→ Work to be completed: Your answer is a copy of every line in the records where "summed" appears.

══════════

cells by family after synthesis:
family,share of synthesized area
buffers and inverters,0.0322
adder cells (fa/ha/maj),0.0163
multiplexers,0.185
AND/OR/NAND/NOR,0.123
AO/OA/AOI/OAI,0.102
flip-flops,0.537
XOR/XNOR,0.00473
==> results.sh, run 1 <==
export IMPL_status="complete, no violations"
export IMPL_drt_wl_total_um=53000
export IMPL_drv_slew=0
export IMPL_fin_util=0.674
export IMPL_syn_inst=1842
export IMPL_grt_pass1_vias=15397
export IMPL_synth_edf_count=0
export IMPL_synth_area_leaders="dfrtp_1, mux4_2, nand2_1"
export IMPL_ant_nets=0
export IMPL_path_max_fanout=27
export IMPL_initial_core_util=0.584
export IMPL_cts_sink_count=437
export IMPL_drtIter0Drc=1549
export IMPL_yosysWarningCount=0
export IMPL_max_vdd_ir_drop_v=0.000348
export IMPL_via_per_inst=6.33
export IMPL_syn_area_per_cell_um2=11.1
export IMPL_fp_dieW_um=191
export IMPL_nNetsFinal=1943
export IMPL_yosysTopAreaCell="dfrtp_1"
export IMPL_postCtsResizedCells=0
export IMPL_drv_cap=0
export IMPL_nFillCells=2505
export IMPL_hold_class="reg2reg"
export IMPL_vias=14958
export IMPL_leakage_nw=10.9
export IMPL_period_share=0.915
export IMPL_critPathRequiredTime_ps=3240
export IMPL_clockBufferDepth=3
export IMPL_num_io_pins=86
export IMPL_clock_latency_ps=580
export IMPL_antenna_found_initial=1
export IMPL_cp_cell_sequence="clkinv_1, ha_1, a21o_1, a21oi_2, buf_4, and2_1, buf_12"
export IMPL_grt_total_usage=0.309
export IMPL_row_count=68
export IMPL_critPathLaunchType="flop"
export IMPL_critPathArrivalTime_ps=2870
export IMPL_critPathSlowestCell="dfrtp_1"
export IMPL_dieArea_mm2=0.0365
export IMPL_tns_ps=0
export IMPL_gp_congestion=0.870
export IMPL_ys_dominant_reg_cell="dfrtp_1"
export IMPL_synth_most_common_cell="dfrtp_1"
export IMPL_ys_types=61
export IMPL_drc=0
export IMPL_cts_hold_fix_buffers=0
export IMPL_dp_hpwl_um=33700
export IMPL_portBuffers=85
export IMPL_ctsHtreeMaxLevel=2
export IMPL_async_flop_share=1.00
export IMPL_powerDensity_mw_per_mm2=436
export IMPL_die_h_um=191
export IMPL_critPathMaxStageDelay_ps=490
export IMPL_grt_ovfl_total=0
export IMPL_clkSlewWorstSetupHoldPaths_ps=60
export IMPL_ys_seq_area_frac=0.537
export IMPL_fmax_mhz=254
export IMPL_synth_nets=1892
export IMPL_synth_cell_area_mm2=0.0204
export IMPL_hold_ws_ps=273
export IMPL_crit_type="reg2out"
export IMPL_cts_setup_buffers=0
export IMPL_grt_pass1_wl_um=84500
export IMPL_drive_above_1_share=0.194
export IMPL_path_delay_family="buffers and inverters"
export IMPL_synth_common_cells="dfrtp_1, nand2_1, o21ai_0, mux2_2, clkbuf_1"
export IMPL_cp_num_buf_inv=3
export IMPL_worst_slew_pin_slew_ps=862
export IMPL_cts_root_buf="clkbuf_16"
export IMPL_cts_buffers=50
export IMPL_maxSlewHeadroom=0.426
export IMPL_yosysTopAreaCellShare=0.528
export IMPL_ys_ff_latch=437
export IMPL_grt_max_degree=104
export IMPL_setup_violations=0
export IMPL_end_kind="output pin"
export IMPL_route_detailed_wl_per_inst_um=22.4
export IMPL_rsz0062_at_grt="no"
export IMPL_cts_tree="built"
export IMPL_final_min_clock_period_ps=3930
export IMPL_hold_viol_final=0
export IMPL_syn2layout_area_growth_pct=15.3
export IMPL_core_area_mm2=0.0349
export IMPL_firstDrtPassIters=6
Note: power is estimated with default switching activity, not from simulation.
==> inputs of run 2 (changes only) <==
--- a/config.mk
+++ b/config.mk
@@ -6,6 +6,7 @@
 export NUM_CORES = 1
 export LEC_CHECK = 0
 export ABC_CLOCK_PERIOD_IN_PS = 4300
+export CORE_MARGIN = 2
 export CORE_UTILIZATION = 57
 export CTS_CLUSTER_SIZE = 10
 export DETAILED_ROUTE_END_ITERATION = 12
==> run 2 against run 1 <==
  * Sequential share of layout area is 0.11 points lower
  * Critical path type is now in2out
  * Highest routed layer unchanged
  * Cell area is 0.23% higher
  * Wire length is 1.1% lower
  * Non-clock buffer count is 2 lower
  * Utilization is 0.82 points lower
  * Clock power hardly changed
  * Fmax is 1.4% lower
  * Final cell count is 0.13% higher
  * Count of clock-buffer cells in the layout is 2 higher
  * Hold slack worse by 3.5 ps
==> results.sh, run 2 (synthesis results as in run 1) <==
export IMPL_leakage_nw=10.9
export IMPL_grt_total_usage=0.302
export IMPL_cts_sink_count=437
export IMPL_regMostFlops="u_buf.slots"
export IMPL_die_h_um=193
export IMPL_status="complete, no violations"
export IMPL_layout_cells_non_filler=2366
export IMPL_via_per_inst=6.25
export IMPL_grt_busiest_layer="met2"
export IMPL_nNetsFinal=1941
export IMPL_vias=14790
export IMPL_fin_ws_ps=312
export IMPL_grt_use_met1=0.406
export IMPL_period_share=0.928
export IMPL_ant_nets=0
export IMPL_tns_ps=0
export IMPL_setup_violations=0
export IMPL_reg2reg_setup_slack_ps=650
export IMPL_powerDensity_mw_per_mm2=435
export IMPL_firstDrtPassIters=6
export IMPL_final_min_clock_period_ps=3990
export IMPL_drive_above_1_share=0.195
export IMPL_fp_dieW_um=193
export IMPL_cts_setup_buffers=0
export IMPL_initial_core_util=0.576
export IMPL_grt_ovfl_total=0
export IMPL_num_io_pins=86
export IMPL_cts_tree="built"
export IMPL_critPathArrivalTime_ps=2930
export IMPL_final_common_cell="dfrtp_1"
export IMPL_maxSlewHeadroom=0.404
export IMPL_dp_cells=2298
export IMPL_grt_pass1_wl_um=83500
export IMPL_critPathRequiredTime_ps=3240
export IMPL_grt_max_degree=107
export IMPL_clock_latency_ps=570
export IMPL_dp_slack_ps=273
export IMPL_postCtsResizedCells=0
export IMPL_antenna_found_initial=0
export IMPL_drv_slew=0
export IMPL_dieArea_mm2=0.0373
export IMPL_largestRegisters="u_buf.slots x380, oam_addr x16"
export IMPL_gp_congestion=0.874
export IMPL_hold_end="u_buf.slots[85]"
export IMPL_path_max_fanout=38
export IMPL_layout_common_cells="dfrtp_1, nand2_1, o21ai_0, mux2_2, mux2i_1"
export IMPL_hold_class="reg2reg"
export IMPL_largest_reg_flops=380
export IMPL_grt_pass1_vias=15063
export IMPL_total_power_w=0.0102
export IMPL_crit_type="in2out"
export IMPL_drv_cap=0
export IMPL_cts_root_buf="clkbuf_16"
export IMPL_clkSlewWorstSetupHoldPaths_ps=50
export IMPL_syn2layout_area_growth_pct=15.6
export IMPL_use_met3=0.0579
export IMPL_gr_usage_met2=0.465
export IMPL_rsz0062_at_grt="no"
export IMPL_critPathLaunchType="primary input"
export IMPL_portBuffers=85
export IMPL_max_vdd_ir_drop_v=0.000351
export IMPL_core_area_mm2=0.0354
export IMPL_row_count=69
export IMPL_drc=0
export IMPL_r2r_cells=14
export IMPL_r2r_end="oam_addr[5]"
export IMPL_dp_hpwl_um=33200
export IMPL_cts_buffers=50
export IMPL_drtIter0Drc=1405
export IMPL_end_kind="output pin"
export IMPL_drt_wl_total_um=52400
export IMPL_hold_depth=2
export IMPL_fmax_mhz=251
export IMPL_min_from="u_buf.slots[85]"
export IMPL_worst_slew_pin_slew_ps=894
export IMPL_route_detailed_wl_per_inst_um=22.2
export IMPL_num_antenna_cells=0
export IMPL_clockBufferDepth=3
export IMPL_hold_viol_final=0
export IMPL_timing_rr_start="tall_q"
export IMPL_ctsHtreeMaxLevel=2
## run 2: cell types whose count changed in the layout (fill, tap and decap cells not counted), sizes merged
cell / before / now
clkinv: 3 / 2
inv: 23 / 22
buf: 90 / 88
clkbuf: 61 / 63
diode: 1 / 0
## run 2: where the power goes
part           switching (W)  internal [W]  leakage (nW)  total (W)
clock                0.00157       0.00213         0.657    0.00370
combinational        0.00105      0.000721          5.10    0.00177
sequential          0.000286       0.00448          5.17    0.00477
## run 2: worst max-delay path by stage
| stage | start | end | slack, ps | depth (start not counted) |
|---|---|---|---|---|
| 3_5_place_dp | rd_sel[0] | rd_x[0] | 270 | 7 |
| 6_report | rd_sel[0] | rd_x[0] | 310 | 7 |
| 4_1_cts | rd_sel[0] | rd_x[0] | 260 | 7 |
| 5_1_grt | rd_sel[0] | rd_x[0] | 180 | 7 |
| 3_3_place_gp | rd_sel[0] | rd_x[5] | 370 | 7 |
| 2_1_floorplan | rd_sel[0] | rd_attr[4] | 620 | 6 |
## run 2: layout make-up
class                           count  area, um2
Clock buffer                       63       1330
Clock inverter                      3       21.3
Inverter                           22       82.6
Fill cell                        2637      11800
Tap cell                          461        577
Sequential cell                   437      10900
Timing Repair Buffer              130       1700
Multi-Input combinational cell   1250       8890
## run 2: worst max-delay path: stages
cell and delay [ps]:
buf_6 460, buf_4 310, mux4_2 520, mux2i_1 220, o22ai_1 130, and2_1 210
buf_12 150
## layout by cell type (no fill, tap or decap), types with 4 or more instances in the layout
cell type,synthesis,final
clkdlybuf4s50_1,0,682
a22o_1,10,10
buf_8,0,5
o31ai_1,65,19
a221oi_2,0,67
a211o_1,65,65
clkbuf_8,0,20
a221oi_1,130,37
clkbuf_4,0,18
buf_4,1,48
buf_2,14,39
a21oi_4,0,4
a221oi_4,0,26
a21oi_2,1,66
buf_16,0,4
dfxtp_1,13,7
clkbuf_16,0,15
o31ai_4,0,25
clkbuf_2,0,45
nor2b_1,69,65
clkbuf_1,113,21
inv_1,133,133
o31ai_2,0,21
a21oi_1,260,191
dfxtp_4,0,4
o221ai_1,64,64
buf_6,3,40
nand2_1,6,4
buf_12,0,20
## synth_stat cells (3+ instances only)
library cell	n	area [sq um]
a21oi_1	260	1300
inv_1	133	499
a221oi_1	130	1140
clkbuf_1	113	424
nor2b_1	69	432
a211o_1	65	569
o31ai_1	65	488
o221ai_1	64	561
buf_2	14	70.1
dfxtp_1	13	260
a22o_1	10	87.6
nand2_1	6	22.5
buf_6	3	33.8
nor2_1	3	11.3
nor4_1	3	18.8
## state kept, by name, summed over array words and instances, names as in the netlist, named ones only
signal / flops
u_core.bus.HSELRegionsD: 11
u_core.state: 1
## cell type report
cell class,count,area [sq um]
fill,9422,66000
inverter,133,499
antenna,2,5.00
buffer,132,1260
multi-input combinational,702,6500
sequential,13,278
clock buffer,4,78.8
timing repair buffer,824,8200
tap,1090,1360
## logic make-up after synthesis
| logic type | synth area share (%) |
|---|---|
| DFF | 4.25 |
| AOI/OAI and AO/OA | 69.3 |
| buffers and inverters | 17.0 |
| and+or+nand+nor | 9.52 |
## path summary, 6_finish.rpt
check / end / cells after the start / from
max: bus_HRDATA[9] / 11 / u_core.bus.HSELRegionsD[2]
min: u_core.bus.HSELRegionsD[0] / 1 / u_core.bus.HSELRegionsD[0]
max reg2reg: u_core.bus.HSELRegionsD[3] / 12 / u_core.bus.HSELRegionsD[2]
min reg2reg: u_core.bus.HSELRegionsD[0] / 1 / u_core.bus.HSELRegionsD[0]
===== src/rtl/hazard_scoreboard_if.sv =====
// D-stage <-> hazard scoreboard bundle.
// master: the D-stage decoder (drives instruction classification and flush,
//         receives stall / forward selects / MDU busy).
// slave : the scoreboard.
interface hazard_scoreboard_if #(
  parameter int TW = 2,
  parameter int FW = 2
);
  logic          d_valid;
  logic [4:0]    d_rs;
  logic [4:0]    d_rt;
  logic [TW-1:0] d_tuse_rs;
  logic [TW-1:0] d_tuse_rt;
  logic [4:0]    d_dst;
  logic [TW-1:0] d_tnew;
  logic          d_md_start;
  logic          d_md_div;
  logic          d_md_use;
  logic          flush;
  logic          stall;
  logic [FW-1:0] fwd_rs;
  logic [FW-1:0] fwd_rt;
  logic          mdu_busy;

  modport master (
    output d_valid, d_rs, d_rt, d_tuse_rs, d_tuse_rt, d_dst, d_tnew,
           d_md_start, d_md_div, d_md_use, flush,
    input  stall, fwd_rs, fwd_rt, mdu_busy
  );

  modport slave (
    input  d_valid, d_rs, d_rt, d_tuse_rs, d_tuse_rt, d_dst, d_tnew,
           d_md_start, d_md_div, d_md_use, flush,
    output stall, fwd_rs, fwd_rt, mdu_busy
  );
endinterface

══════════

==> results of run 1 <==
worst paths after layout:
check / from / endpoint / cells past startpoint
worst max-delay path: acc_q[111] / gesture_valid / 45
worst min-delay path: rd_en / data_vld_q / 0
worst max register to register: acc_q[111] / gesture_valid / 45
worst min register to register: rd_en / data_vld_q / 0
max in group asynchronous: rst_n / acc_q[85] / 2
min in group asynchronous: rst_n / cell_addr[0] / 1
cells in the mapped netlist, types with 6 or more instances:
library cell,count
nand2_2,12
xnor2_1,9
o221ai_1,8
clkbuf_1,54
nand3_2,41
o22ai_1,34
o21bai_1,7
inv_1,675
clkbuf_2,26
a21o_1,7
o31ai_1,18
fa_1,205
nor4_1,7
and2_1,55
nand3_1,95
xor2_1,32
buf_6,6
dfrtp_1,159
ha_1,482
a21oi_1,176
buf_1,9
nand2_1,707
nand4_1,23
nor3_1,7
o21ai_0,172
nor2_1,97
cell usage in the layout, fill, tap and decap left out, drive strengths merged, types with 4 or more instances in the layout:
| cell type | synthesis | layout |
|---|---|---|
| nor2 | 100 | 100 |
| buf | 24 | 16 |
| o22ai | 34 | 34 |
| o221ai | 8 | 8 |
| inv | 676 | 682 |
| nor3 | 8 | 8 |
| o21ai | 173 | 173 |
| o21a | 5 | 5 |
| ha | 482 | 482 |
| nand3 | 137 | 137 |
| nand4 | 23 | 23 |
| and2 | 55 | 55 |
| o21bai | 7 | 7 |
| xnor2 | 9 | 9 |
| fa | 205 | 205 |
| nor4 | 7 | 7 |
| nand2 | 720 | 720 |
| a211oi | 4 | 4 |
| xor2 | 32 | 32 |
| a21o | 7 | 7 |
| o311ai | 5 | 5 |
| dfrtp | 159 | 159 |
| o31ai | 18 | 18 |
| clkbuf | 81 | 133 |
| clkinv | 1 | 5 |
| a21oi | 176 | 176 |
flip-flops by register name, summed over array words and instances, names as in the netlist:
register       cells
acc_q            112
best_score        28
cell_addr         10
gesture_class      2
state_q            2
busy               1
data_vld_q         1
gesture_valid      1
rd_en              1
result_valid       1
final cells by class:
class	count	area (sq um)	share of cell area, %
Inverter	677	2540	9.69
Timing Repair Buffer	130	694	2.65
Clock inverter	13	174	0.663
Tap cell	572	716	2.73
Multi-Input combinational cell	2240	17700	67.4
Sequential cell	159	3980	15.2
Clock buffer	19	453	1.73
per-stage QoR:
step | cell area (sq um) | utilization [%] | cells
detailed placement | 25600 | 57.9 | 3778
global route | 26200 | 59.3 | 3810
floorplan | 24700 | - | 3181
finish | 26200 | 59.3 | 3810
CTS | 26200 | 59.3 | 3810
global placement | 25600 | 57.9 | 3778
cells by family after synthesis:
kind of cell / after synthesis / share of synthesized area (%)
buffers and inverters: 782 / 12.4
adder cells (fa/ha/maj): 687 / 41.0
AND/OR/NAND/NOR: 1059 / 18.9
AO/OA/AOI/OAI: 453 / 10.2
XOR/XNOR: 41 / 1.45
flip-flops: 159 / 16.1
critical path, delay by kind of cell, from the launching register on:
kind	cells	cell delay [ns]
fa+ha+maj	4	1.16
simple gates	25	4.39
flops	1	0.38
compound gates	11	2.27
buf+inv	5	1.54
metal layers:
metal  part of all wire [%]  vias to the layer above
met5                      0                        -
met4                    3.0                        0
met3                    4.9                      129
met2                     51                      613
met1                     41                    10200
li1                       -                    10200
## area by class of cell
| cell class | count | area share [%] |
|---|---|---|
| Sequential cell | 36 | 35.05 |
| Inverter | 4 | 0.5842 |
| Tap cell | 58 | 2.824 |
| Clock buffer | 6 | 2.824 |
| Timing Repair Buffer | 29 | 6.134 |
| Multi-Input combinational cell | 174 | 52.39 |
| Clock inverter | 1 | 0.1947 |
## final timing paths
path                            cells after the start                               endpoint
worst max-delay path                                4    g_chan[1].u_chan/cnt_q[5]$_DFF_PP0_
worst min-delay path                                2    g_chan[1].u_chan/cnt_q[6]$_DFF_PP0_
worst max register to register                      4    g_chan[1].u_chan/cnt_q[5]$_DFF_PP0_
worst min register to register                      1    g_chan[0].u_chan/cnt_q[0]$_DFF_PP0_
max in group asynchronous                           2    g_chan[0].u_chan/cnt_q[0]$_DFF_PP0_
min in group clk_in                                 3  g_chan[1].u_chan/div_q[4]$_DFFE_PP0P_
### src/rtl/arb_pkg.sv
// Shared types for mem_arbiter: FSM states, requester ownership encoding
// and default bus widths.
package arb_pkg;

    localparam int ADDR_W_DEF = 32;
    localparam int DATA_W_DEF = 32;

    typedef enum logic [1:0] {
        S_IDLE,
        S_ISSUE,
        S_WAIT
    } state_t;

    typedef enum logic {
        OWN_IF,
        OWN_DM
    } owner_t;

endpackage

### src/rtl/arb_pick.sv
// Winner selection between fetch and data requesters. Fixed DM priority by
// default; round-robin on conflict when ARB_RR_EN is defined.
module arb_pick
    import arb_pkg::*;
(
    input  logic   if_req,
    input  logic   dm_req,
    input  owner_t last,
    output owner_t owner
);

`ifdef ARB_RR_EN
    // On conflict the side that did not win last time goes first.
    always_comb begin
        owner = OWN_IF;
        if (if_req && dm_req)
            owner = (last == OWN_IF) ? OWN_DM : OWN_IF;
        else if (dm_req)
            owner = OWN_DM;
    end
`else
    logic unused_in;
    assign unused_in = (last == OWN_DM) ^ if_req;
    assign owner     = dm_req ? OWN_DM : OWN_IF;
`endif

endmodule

══════════

→ Task answer:
## state kept, by name, summed over array words and instances, names as in the netlist, named ones only
flip-flops by register name, summed over array words and instances, names as in the netlist:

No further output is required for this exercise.